The conference attended by around 1,000 participants from 80 countries has been organised by Geneva University's faculty of medicine and Geneva University Hospital, which is celebrating its 150th anniversary.
According to organisers, the health of millions could be improved simply through better and more efficient access to existing services, drugs, vaccines and medical staff.
"If we look at today's world, we see a large proportion of the world's population still struggling with the very same challenges and problems we as a country faced some 150 years ago," said the Swiss foreign minister.
"Is it acceptable that today in eastern Africa only one in three pregnant women can deliver their baby with the help of a skilled attendant, making pregnancy and childbirth the leading cause of death and disease in women of reproductive age in developing countries?"
Calmy-Rey added that the vast majority of these deaths would be preventable through low cost public health intervention.
She also highlighted the need to address the root causes driving "this epidemic": poverty, gender inequality, lack of education and information, instability and conflict.
The theme of war and its effects on access to health care was taken up by Jakob Kellenberger, president of the Swiss-run International Committee of the Red Cross. He told the conference that the prevalence of HIV "skyrockets" in most conflict-torn countries.
"Of the more than 40 million people infected worldwide, three-quarters are in Africa. Africa is at the same time the continent with the highest number of armed conflicts. The link between conflict and the spread of diseases is undeniable," he said.

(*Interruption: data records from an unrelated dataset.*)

[src/rtl/wcs_queue.sv]
// Short queue of classified columns between the front and back ends.
// Depends on wcs_pkg and the assertion macro header.
`include "wall_column_span_setup_top_defines.svh"
module wcs_queue (
   input  logic                        clock,
   input  logic                        reset,
   input  logic                        push_valid,
   input  wcs_pkg::column_item_type    push_item,
   output logic                        full,
   input  logic                        pop_req,
   output logic                        empty,
   output wcs_pkg::column_item_type    pop_item
);
   import wcs_pkg::*;

   localparam int PTR_W = $clog2(QUEUE_DEPTH);
   localparam int CNT_W = $clog2(QUEUE_DEPTH + 1);

   column_item_type   slot_ff [QUEUE_DEPTH];
   logic [PTR_W-1:0]  wr_ptr_ff, wr_ptr_in;
   logic [PTR_W-1:0]  rd_ptr_ff, rd_ptr_in;
   logic [CNT_W-1:0]  count_ff, count_in;
   logic              push, pop;

   assign full     = (count_ff == CNT_W'(QUEUE_DEPTH));
   assign empty    = (count_ff == '0);
   assign push     = push_valid && !full;
   assign pop      = pop_req && !empty;
   assign pop_item = slot_ff[rd_ptr_ff];

   // Pointer and fill count update.
   always_comb begin
      wr_ptr_in = push ? wr_ptr_ff + 1'b1 : wr_ptr_ff;
      rd_ptr_in = pop ? rd_ptr_ff + 1'b1 : rd_ptr_ff;
      count_in  = count_ff;
      if (push && !pop) begin
         count_in = count_ff + 1'b1;
      end else if (pop && !push) begin
         count_in = count_ff - 1'b1;
      end
   end

   always_ff @(posedge clock) begin
      if (reset) begin
         wr_ptr_ff <= '0;
         rd_ptr_ff <= '0;
         count_ff  <= '0;
      end else begin
         wr_ptr_ff <= wr_ptr_in;
         rd_ptr_ff <= rd_ptr_in;
         count_ff  <= count_in;
      end
      if (push) begin
         slot_ff[wr_ptr_ff] <= push_item;
      end
   end

   `WCS_ASSERT_SAME(a_count_bound, clock, reset, 1'b1, count_ff <= CNT_W'(QUEUE_DEPTH))
   `WCS_ASSERT_NEXT(a_push_grows, clock, reset, push && !pop, count_ff == $past(count_ff) + 1'b1)
   `WCS_ASSERT_NEXT(a_pop_shrinks, clock, reset, pop && !push, count_ff == $past(count_ff) - 1'b1)

endmodule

Former United Nations Human Rights Commissioner Mary Robinson noted that a nation's health system was its "life force" but that inequalities still ran deep and in some places were growing.
"The reality is that the right to health is still not universally recognised as a fundamental human right. Like other economic and social rights, it has been neglected and indeed violated on a massive scale in too many parts of the world," she said.
She added that only through committed leadership and effective partnerships would real progress towards the goal of access to health be achieved, especially for the most marginalised and excluded.
Robinson, who is now president of Realising Rights: the Ethical Globalisation Initiative, said more also needed to be done to stem the flow of qualified medical personnel away from poorer countries.
swissinfo, Adam Beaumont in Geneva
The Swiss Agency for Development and Cooperation spent SFr86 million ($70 million) in 2004 on health-related international cooperation and humanitarian aid.
The SDC has identified five health priorities: strengthening good governance of health systems; developing pro-poor health services; empowerment of communities and users of health services; control of major communicable diseases; and improving sexual and reproductive health.
One example of its work over the past decade has been in supporting the use of insecticide-treated nets for malaria control in sub-Saharan Africa.
Less than 20% of HIV patients in Africa receive antiretroviral drugs.
Poor nutrition is a factor in more than half of all child deaths worldwide.
In Africa and Asia, 50% of poor people lack access to essential medicines.